There was more than delicious native cuisine on the menu during Thursday’s launch for Songhees Seafood and Steam food truck at Victoria Clipper’s Belleville Street terminal.

There was more than delicious native cuisine on the menu during Thursday’s launch for Songhees Seafood and Steam food truck at Victoria Clipper’s Belleville Street terminal.

There was a palpable spirit of collaboration as tourism officials, First Nations members and community and business leaders gathered on a hot, sunny morning to celebrate the arrival of the newest addition to Victoria’s thriving food truck scene. It was the culmination of a partnership between Songhees Nation and Victoria Clipper that underscored the “great minds think alike” maxim.

The joint venture was hatched two years ago when Songhees Nation Chief Ron Sam and Clipper founder and chairwoman Merideth Tall realized they both shared a vision for a food truck.

“It was truly a team effort to get us to where we are today,” said Sam following a ceremonial performance by Lekwungen Traditional Dancers.

“This is about true collaboration,” said Tourism Victoria CEO Paul Nursey. “We’re seeing a real alignment in the tourism sector of objectives between industry, First Nations and government, whether it’s the Belleville Terminal or having great new experiental products like this. We’re working together like we never have before.”

David Roger, the award-winning former executive chef at the Victoria Marriott Inner Harbour, is the culinary mastermind for the food truck, staffed by three cooks and two cashiers.

Indeed, while the lively launch wasn’t as fancy or elaborate as the launch of Riyadh Marriott’s Terrace Grill in Saudi Arabia that he oversaw, it’s a labour of love.

“I wanted to try something different,” said Roger, whose menu includes Indian tacos, wild sockeye salmon burgers, bison burgers, gluten-free bannock bread, salmon salad, clam chowder, pastries and a full espresso bar.

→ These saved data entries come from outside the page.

Background: an optimization exercise with open tools, aiming at small area. Do not read the settings as production practice.
Power figures rest on the tool's default switching activity, not on a simulated workload.

==> flow/design.v (excerpt) <==
module fixed_point_divider #(
    IN_WIDTH = 12,
    OUT_WIDTH = 12
) (
    input clk,
    input rst_n,
    input logic din_valid,
    input  logic signed [ IN_WIDTH-1:0] rs1,
    input  logic signed [ IN_WIDTH-1:0] rs2,
    output logic        [OUT_WIDTH-1:0] rd,
    output logic                        dout_valid
);
  logic [4:0] rlf;
  logic rdone;
  always_ff @(posedge clk or negedge rst_n) begin
    if (!rst_n) begin
      rlf <= '0;
      rdone <= 1'b0;
    end else begin
      rlf <= {rlf[3:0], ~(rlf[4] ^ rlf[2])};
      rdone <= rdone | (rlf == 5'b01101);
    end
  end
  assign dout_valid = rdone & (rd != 12'h7ff);
  wire [10:0] a = rs1[10:0];
  wire [10:0] b = rs2[10:0];
  wire [11:0] ma, mb;
  assign ma[0] = 1'b0;
  assign mb[0] = 1'b0;
  for (genvar i = 0; i < 11; i++) begin : g_neg
    assign ma[i+1] = ma[i] | (rs1[11] & a[i]);
    assign mb[i+1] = mb[i] | (rs2[11] & b[i]);
  end
  wire [10:0] A0 = a ^ ma[10:0];
  wire [10:0] B0 = b ^ mb[10:0];
  wire [10:0] nB0 = ~B0;
  wire sat = ({1'b0, A0[10:1]} >= B0);
  wire [11:0] s0_t = {1'b0, A0};
  wire [10:0] s0_g = ~s0_t[10:0] & ~nB0;
  wire [10:0] s0_p = ~(s0_t[10:0] ^ ~nB0);
  wire s0_G1_0 = s0_g[1] | (s0_p[1] & s0_g[0]);
  wire s0_G2_0 = s0_g[2] | (s0_p[2] & s0_G1_0);
  wire s0_G3_0 = s0_g[3] | (s0_p[3] & s0_G2_0);
  wire s0_G4_0 = s0_g[4] | (s0_p[4] & s0_G3_0);
  wire s0_G5_0 = s0_g[5] | (s0_p[5] & s0_G4_0);
  wire s0_G6_0 = s0_g[6] | (s0_p[6] & s0_G5_0);
  wire s0_G7_0 = s0_g[7] | (s0_p[7] & s0_G6_0);
  wire s0_G8_0 = s0_g[8] | (s0_p[8] & s0_G7_0);
  wire s0_G9_0 = s0_g[9] | (s0_p[9] & s0_G8_0);
  wire s0_G10_0 = s0_g[10] | (s0_p[10] & s0_G9_0);
  wire [11:0] s0_c = {s0_G10_0, s0_G9_0, s0_G8_0, s0_G7_0, s0_G6_0, s0_G5_0, s0_G4_0, s0_G3_0, s0_G2_0, s0_G1_0, s0_g[0], 1'b0};
  wire [11:0] s0_bw = s0_c;
  wire s0_q = s0_t[11] | ~s0_bw[11];
  wire [11:0] s0_cc = ~s0_bw;
  wire [10:0] s0_r = s0_q ? (s0_t[10:0] ^ nB0 ^ s0_cc[10:0]) : s0_t[10:0];
  wire [10:0] nB1 = nB0 | {11{sat | ~din_valid}};
  wire [0:0] q0 = s0_q & din_valid;
  logic [10:0] r_p1;
  logic [10:0] nB_p1;
  logic [0:0] q_p1;
  always_ff @(posedge clk) begin
    r_p1 <= ~s0_r;
    nB_p1 <= ~nB1;
    q_p1 <= q0;
  end
  wire [10:0] r_p1_n = ~r_p1;
  wire [10:0] nB_p1_n = ~nB_p1;
  ...
For scale: ~820 cells after synthesis, roughly 40 I/O pins, roughly 12,000 sq um of cells after synthesis.
clock: 10.0 ns
lec_check: 0
cap_margin: 20
core_margin: 2
core_utilization: 75
place_density: 0.85
slew_margin: 20
standard.sh (not shown) runs the stock make flow with config.mk's settings and CLKGATE_MAP_FILE= SYNTH_SCRIPT=/design/flow/synth_recipe.tcl, a recipe that flattens the netlist after the stock synthesis.
==> flow/flow/run.sh <==
#!/bin/bash
# Layout flow: the standard ORFS flow (standard.sh), with two changes to
# how the layout is built:
#  - ports are buffered with sky130_fd_sc_hd__buf_1 instead of the buffer
#    ORFS picks by itself (a 10 um2 clock-delay buffer);
#  - clock tree synthesis uses clkbuf_8 leaf clusters and no dummy loads.
# Everything else (synthesis, floorplan, power grid, placement, routing) is
# the standard flow.  The full output goes to flow.log in this folder; the
# per-step ORFS logs are under orfs/logs/.
set -euo pipefail
cd "$(dirname "$0")/.."
export BUFFER_PORTS_ARGS="-buffer_cell sky130_fd_sc_hd__buf_1"
export CTS_ARGS="-sink_clustering_enable -repair_clock_nets -dont_use_dummy_load -buf_list sky130_fd_sc_hd__clkbuf_8 -sink_clustering_size 22 -sink_clustering_max_diameter 40"
bash standard.sh > flow.log 2>&1
Next try:
--- a/flow/flow/run.sh
+++ b/flow/flow/run.sh
@@ -12,3 +12,3 @@
 export BUFFER_PORTS_ARGS="-buffer_cell sky130_fd_sc_hd__buf_1"
-export CTS_ARGS="-sink_clustering_enable -repair_clock_nets -dont_use_dummy_load -buf_list sky130_fd_sc_hd__clkbuf_8 -sink_clustering_size 22 -sink_clustering_max_diameter 40"
+export CTS_ARGS="-sink_clustering_enable -repair_clock_nets -dont_use_dummy_load -buf_list sky130_fd_sc_hd__clkbuf_16 -sink_clustering_size 36 -sink_clustering_max_diameter 60"
 bash standard.sh > flow.log 2>&1
Design area decreases slightly; sequential power barely changes; utilization decreases by 0.65 points; setup slack gains 0.015 ns; clock power decreases by a few percent; synthesized area stays the same; synthesized cell count is unchanged; wire length increases by a little under a tenth.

Healthy options include crispy greens with honey and lavender vinaigrette dressing, candied walnuts and dried cranberry; and a romaine salad with bannock croutons and Salt Spring Island cheese.

Potential adds-on include candied smoked sockeye salmon, wild sockeye salmon and venison garlic and herb sausage.

As part of the partnership, Roger will train Songhees community members at the Songhees Wellness Centre kitchen to staff the truck through a Camosun College-supported Red Seal apprenticeship program.

“Our overall vision is that once this is established and he has some free time he would turn his attention to our [Songhees Wellness Centre] industrial kitchen,” said Sam.

“Last year he put a sockeye salmon burger together that was the talk of the [Aboriginal Cultural] Festival,” Sam recalled. “We had people tweeting about how it maybe should be a food truck item and now it is.”

Familiar faces included Rev. Ian Powell, general manager of the Inn at Laurel Point. He is also an Anglican minister who does Christ Church Cathedral’s early-morning mass on Thursdays.

“It takes my guests by surprise sometimes,” laughed Powell, who wears his collar each Thursday.

Powell is an old friend of Tall, whose tourism enterprise brings 220,000 visitors to the capital region each year.

“They are our American partners, so they don’t have to be cognizant of First Nations stuff unless they want to,” he noted. “The fact that they are means there is a genuine base to them.”

Retired accountant Walter Creed and his wife Pam were there to support Songhees Nation and Roger, Creed’s son-in-law.

“They’ve got a captive audience for hours before a sailing, so this is a natural,” said Creed. “And. David loves teaching so teaching young people to become servers, cooks and so on is a perfect thing for him.”

Paul Rayman, the Victoria film producer (Gracepoint) and co-owner of The Pedaler, the guided bicycle tours and rentals business based in Huntingdon Manor Hotel, was among the Victoria Clipper tourism partners excited about the food truck’s arrival.

“It’s fantastic because two questions we often get are ‘Where can we get good seafood?’ and “Is there anything somewhat native to the area we can try?’’ he said. “This is about as native as you’re going to get.”